Re: Parallel INSERT SELECT take 2

From: Bharath Rupireddy <bharath(dot)rupireddyforpostgres(at)gmail(dot)com>
To: "houzj(dot)fnst(at)fujitsu(dot)com" <houzj(dot)fnst(at)fujitsu(dot)com>
Cc: "tsunakawa(dot)takay(at)fujitsu(dot)com" <tsunakawa(dot)takay(at)fujitsu(dot)com>, PostgreSQL Developers <pgsql-hackers(at)lists(dot)postgresql(dot)org>
Subject: Re: Parallel INSERT SELECT take 2
Date: 2021-04-27 03:34:45
Message-ID: CALj2ACU6hoRqK6Ehc6wTbXb8cdurs8LV2vkzXSXUdtyR=L2Tbw@mail.gmail.com
Views: Raw Message | Whole Thread | Download mbox | Resend email
Thread:
Lists: pgsql-hackers

On Tue, Apr 27, 2021 at 7:39 AM houzj(dot)fnst(at)fujitsu(dot)com
<houzj(dot)fnst(at)fujitsu(dot)com> wrote:
> > I'm thinking that when users say ALTER TABLE partioned_table SET PARALLEL
> > TO 'safe';, we check all the partitions' and their associated objects' parallel
> > safety? If all are parallel safe, then only we set partitioned_table as parallel safe.
> > What should happen if the parallel safety of any of the associated
> > objects/partitions changes after setting the partitioned_table safety?
>
> Currently, nothing happened if any of the associated objects/partitions changes after setting the partitioned_table safety.
> Because , we do not have a really cheap way to catch the change.

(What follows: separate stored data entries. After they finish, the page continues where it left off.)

==> inputs of trial 30 <==
==> flow/design.v <==
`timescale 1ns / 1ps
module rotr
    #(parameter BW = 64)
    (
        input [BW - 1:0] val,     
        input [5:0] n_1,          
        input [5:0] n_2,          
        output [BW - 1:0] out
    );
    assign out = ((val >> n_1) | (val << (BW - n_1))) ^ ((val >> n_2) | (val << (BW - n_2)));
endmodule
`timescale 1ns / 1ps
module round_counter (
    input clk,               
    input load,              
    input inc,               
    output reg [3:0] dout,   
    output reg done          
);
    always @(posedge clk) begin
        if (load) begin
            dout <= 0;        
            done <= 0;
        end
        else if (inc && !done) begin
            dout <= dout + 1;        
            if (dout == 4'd11)       
                done <= 1;
        end
    end
endmodule
`timescale 1ns / 1ps
module ascon_p_serial_multiround     
     #(parameter BW = 64) (
         input clk,
         input rstn,
         input en,                        
         input en_inc,                    
         input [2:0] slice_idx,           
         input [BW-1:0] slice_in,         
         output reg [BW-1:0] slice_out,   
         output done                      
     );
    reg [BW-1:0] state [0:4];
    wire [3:0] round;
    wire [BW*5 - 1:0] next_state_w;
    always @(posedge clk or negedge rstn) begin
        if (!rstn) begin
            state[0] <= 0; state[1] <= 0; state[2] <= 0;
            state[3] <= 0; state[4] <= 0;
        end else if (en) begin
            state[slice_idx] <= slice_in;
        end 
        else if (en_inc && !done) begin
            {state[0], state[1], state[2], state[3], state[4]} <= next_state_w;
        end
    end
    wire [BW-1:0] s_rc0, s_rc1, s_rc2, s_rc3, s_rc4;
    wire [BW-1:0] s_p1_0, s_p1_1, s_p1_2, s_p1_3, s_p1_4;
    wire [BW-1:0] t0, t1, t2, t3, t4;
    wire [BW-1:0] s_p2_0, s_p2_1, s_p2_2, s_p2_3, s_p2_4;
    wire [BW-1:0] s_sub_0, s_sub_1, s_sub_2, s_sub_3, s_sub_4;
    wire [BW-1:0] s_q0, s_q1, s_q2, s_q3, s_q4;
    wire [BW-1:0] s_ld_0, s_ld_1, s_ld_2, s_ld_3, s_ld_4;
    assign s_rc0 = state[0];
    assign s_rc1 = state[1];
    assign s_rc2 = state[2] ^ {{56'd0}, (8'd240 - 8'd15 * round)};  
    assign s_rc3 = state[3];
    assign s_rc4 = state[4];
    assign s_p1_0 = s_rc0 ^ s_rc4;
    assign s_p1_4 = s_rc4 ^ s_rc3;
    assign s_p1_2 = s_rc2 ^ s_rc1;
    assign s_p1_1 = s_rc1;
    assign s_p1_3 = s_rc3;
    assign t0 = (~s_p1_0) & s_p1_1;
    assign t1 = (~s_p1_1) & s_p1_2;
    assign t2 = (~s_p1_2) & s_p1_3;
    assign t3 = (~s_p1_3) & s_p1_4;
    assign t4 = (~s_p1_4) & s_p1_0;
    assign s_p2_0 = s_p1_0 ^ t1;
    assign s_p2_1 = s_p1_1 ^ t2;
    assign s_p2_2 = s_p1_2 ^ t3;
    assign s_p2_3 = s_p1_3 ^ t4;
    assign s_p2_4 = s_p1_4 ^ t0;
    assign s_sub_1 = s_p2_1 ^ s_p2_0;
    assign s_sub_0 = s_p2_0 ^ s_p2_4;
    assign s_sub_3 = s_p2_3 ^ s_p2_2;
    assign s_sub_2 = s_p2_2 ^ {BW{1'b1}};
    assign s_sub_4 = s_p2_4;
    assign s_ld_0 = s_sub_0 ^ s_q0;
    assign s_ld_1 = s_sub_1 ^ s_q1;
    assign s_ld_2 = s_sub_2 ^ s_q2;
    assign s_ld_3 = s_sub_3 ^ s_q3;
    assign s_ld_4 = s_sub_4 ^ s_q4;
    assign next_state_w = {s_ld_0, s_ld_1, s_ld_2, s_ld_3, s_ld_4};
    reg [BW-1:0] tmp_out;
    always @(*) begin
        case (slice_idx)
            3'd0: tmp_out = state[0];
            3'd1: tmp_out = state[1];
            3'd2: tmp_out = state[2];
            3'd3: tmp_out = state[3];
            3'd4: tmp_out = state[4];
            default: tmp_out = 0;
        endcase
    end
    always @(posedge clk or negedge rstn) begin
        if (!rstn)
            slice_out <= 'd0;
        else 
            slice_out <= tmp_out;
    end
    round_counter round_ctr (
        .clk(clk),
        .load(!rstn || en),    
        .inc(en_inc),
        .dout(round),
        .done(done)
    );
    rotr ROT0(.val(s_sub_0), .n_1(19), .n_2(28), .out(s_q0));
    rotr ROT1(.val(s_sub_1), .n_1(61), .n_2(39), .out(s_q1));
    rotr ROT2(.val(s_sub_2), .n_1(1),  .n_2(6),  .out(s_q2));
    rotr ROT3(.val(s_sub_3), .n_1(10), .n_2(17), .out(s_q3));
    rotr ROT4(.val(s_sub_4), .n_1(7),  .n_2(41), .out(s_q4));
endmodule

The existing relcache does not work because alter function
> does not invalid the relcache which the function belongs to. And it will bring some other overhead(locking, systable scan,...)
> to find the table the objects belong to.

Makes sense. Anyways, the user is responsible for such changes and
otherwise the executor can catch them at run time, if not, the users
will see unintended consequences.

> > My understanding was that: the command ALTER TABLE ... SET PARALLEL TO
> > 'safe' work will check the parallel safety of all the objects associated with the
> > table. If the objects are all parallel safe, then the table will be set to safe. If at
> > least one object is parallel unsafe or restricted, then the command will fail.
>
> I think this idea makes sense. Some detail of the designed can be improved.
> I agree with you that we can try to check check all the partitions' and their associated objects' parallel safety when ALTER PARALLEL.
> Because it's a separate new command, add some overhead to it seems not too bad.
> If there are no other objections, I plan to add safety check in the ALTER PARALLEL command.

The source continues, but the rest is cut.